◆ EXERCISE INPUTS
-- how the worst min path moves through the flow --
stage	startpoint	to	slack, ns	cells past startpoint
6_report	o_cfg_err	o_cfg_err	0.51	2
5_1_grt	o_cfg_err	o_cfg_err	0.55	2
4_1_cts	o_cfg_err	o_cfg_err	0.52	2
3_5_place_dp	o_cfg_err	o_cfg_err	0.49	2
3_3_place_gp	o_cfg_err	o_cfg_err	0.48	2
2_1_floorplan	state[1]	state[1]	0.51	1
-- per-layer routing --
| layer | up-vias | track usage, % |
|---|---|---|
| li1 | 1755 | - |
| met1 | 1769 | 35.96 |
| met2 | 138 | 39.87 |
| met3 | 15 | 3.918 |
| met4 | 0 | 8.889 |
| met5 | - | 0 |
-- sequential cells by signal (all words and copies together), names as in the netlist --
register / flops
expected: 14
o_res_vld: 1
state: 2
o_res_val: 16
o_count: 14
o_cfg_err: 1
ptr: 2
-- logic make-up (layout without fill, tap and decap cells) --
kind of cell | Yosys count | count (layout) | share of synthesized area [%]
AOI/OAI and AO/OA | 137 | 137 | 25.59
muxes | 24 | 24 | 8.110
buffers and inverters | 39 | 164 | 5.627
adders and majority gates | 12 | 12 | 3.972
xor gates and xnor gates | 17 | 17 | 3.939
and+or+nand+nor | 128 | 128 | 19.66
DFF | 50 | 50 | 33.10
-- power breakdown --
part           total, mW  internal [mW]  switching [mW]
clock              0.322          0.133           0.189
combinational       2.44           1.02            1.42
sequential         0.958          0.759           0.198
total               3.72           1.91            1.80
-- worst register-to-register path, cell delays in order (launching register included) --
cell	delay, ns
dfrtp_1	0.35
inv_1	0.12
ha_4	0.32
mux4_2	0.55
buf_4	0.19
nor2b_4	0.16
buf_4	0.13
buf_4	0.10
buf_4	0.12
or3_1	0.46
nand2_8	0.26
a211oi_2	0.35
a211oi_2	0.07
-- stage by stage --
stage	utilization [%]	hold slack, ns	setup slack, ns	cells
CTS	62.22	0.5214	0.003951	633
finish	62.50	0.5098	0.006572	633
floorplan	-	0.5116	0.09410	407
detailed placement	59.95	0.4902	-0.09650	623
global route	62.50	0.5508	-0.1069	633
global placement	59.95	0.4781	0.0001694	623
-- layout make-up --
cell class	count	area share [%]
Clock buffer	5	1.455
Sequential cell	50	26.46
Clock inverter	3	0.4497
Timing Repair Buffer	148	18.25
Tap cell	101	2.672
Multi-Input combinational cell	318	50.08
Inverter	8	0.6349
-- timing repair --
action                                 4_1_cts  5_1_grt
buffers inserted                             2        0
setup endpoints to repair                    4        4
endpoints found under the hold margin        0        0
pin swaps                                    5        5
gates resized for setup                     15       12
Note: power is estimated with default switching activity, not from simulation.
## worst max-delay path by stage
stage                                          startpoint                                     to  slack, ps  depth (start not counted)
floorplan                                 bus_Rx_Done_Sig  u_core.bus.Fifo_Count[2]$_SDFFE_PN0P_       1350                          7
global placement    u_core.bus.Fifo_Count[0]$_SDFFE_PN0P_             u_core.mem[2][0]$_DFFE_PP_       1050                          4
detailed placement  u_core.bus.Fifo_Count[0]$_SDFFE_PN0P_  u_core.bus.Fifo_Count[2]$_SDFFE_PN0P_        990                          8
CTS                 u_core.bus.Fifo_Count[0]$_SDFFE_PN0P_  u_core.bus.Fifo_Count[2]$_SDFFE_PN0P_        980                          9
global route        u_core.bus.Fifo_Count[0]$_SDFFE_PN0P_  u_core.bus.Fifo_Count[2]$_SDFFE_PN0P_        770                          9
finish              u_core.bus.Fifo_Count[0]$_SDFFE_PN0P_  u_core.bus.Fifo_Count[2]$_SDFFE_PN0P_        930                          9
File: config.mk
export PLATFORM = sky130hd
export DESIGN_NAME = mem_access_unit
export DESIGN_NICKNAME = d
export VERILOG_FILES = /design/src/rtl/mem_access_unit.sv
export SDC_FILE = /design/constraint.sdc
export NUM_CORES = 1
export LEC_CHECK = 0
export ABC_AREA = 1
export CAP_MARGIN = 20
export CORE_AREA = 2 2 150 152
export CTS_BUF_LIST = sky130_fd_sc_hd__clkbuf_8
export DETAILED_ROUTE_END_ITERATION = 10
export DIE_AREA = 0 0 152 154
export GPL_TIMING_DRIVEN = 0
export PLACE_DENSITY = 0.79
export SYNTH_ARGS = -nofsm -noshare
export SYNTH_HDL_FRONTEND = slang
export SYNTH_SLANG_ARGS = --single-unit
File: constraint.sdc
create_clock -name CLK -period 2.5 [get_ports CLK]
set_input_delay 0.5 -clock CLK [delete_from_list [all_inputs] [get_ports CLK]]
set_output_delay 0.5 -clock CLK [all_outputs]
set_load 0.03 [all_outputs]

---

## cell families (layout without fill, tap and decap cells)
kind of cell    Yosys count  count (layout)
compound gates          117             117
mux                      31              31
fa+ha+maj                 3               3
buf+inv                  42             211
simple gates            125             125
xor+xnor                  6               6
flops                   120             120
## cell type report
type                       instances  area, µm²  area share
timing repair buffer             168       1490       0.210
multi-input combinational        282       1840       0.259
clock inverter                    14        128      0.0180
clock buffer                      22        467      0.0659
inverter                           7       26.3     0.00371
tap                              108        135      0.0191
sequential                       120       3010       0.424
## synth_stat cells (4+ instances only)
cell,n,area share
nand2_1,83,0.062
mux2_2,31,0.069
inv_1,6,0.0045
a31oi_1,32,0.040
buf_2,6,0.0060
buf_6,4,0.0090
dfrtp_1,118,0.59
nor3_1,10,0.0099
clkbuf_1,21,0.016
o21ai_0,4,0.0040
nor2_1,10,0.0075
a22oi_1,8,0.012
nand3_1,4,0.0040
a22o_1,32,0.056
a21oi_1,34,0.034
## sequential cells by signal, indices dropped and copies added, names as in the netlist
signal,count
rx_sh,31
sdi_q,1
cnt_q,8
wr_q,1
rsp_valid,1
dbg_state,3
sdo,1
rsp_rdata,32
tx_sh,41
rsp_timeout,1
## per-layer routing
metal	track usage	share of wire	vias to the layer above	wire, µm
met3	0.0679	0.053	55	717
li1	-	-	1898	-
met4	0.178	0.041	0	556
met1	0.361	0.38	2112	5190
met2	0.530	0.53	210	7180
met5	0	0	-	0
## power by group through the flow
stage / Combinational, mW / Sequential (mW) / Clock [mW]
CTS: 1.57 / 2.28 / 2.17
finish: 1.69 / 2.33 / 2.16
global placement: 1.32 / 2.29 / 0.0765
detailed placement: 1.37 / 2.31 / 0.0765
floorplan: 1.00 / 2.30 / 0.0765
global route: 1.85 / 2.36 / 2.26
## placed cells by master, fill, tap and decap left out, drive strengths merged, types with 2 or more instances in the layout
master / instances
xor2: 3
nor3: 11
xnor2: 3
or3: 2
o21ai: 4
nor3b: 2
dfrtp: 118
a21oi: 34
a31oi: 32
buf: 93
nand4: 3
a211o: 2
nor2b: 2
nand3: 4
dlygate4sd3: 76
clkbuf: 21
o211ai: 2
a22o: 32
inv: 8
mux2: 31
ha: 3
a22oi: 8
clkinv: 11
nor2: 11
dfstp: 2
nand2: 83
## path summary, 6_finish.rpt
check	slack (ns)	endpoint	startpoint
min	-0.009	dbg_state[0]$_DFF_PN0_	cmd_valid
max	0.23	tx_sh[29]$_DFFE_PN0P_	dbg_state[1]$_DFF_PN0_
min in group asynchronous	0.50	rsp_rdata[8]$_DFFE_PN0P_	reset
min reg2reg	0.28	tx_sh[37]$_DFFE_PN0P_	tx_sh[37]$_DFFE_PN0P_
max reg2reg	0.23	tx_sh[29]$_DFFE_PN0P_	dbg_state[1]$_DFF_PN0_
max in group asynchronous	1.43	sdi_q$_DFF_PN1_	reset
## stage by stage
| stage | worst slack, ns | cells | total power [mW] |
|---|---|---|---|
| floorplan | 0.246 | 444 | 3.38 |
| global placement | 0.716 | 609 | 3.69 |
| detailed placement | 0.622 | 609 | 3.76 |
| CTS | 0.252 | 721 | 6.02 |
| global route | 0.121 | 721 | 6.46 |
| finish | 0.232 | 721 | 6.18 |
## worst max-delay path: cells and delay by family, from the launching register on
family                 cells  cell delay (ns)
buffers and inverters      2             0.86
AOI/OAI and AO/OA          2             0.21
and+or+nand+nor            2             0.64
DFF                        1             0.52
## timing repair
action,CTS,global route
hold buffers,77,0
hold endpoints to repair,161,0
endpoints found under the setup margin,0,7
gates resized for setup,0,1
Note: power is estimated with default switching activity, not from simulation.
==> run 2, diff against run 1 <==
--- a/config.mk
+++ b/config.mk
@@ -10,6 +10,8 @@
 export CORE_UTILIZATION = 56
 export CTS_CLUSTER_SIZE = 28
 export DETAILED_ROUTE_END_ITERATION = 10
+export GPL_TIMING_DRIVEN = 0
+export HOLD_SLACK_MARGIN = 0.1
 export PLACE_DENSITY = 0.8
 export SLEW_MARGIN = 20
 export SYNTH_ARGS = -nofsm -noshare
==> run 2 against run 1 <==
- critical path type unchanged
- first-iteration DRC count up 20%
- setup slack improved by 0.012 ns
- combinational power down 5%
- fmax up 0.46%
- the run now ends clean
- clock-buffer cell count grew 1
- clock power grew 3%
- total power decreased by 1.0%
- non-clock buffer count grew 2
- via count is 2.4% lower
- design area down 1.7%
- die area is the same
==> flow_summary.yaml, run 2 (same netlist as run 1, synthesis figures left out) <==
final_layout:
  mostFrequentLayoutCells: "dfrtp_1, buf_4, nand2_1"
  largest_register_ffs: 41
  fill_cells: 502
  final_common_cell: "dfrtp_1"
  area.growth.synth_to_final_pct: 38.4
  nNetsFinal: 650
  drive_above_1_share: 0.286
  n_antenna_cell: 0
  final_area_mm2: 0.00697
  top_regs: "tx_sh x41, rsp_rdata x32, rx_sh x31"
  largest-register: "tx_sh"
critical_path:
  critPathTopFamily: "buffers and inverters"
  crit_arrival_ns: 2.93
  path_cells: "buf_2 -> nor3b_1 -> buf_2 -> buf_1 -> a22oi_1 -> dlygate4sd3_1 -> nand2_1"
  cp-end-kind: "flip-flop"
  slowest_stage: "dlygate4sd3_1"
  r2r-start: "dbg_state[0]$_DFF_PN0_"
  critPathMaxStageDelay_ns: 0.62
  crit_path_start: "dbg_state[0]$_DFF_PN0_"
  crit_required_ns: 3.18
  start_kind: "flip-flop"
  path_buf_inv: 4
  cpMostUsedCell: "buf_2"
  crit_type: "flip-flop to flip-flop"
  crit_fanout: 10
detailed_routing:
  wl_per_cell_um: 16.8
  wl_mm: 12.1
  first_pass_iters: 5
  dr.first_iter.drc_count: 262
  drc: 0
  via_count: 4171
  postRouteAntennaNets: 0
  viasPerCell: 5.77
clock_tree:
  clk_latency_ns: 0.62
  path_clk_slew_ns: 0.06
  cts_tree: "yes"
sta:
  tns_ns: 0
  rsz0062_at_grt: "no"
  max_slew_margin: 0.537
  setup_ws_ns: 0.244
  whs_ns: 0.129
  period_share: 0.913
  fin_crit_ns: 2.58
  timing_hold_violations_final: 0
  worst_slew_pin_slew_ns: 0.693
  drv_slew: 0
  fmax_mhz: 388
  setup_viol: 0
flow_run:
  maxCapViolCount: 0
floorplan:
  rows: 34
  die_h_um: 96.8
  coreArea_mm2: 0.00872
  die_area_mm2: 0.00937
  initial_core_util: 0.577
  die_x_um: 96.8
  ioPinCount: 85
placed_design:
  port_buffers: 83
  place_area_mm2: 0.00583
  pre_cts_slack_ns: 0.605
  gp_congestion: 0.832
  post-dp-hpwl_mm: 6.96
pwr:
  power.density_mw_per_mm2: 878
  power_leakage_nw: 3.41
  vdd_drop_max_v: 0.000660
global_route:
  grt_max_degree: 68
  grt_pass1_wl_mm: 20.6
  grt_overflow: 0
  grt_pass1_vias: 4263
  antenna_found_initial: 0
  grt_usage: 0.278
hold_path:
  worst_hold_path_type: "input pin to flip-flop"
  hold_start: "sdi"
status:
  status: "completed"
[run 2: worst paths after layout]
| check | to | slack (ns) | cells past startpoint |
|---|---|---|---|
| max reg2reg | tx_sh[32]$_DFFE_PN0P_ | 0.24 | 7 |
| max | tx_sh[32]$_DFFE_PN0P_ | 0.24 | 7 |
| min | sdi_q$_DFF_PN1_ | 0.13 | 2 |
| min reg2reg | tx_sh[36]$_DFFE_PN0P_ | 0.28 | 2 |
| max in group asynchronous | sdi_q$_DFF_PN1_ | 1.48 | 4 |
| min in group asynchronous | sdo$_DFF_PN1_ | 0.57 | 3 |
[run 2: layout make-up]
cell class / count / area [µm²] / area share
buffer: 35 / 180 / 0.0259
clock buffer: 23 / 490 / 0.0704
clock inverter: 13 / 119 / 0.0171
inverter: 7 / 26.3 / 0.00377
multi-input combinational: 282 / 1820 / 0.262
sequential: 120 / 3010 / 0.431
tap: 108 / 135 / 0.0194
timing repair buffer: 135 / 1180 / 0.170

...

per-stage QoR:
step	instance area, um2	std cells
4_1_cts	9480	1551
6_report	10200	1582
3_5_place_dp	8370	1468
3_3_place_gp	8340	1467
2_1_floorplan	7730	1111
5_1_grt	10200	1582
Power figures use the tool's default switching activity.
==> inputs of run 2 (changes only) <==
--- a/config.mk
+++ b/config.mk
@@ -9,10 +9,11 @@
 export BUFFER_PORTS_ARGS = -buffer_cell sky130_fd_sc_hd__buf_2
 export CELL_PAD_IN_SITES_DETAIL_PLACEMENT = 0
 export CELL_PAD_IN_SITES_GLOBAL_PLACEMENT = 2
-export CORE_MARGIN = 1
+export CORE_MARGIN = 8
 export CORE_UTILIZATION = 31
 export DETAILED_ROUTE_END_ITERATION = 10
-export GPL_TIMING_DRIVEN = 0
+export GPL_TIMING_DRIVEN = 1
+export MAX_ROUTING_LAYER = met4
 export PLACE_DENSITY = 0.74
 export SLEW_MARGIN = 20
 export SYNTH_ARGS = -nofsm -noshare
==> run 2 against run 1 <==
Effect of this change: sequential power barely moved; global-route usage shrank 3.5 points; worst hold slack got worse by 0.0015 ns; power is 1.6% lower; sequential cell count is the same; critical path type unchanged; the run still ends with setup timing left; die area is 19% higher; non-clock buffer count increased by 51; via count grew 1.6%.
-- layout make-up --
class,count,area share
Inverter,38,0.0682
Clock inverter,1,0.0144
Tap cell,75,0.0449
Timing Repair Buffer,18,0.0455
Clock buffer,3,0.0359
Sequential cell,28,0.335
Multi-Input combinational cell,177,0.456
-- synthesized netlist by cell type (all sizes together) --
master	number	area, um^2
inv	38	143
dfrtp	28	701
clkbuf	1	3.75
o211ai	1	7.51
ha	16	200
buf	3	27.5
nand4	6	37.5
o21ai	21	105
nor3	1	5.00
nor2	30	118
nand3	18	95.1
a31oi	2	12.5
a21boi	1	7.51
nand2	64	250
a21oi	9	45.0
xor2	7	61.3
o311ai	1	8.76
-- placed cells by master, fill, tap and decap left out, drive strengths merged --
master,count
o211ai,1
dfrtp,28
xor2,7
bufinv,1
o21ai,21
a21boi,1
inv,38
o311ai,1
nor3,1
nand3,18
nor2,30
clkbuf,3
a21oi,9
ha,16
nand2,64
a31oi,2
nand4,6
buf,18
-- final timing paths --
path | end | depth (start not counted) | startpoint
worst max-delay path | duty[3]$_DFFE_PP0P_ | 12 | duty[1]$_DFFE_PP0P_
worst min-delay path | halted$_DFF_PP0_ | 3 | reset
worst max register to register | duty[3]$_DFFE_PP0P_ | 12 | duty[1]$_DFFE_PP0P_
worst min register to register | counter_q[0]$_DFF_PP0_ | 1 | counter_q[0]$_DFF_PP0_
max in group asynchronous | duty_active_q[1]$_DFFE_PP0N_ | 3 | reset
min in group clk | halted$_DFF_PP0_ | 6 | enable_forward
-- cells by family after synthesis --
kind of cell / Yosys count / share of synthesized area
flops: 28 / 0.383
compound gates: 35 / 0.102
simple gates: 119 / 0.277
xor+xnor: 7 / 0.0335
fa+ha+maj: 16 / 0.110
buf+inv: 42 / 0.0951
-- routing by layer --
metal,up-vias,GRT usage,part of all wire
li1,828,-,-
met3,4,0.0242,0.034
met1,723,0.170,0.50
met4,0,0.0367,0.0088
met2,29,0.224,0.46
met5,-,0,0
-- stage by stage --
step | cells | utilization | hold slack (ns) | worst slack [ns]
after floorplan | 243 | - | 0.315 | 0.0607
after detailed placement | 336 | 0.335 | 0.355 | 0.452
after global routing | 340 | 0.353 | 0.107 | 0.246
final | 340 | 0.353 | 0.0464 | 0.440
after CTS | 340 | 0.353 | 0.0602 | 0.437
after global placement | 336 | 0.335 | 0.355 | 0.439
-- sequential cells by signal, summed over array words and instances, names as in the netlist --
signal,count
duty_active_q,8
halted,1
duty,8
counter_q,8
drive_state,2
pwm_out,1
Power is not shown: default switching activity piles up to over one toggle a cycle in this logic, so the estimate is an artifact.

◆ PROBLEM
Copy out precisely the lines from the line with "-- how the worst" to the line with "o_count: 14" in the material above, including those two lines and omitting all the rest.

◆ TASK RESPONSE
-- how the worst min path moves through the flow --
stage	startpoint	to	slack, ns	cells past startpoint
6_report	o_cfg_err	o_cfg_err	0.51	2
5_1_grt	o_cfg_err	o_cfg_err	0.55	2
4_1_cts	o_cfg_err	o_cfg_err	0.52	2
3_5_place_dp	o_cfg_err	o_cfg_err	0.49	2
3_3_place_gp	o_cfg_err	o_cfg_err	0.48	2
2_1_floorplan	state[1]	state[1]	0.51	1
-- per-layer routing --
| layer | up-vias | track usage, % |
|---|---|---|
| li1 | 1755 | - |
| met1 | 1769 | 35.96 |
| met2 | 138 | 39.87 |
| met3 | 15 | 3.918 |
| met4 | 0 | 8.889 |
| met5 | - | 0 |
-- sequential cells by signal (all words and copies together), names as in the netlist --
register / flops
expected: 14
o_res_vld: 1
state: 2
o_res_val: 16
o_count: 14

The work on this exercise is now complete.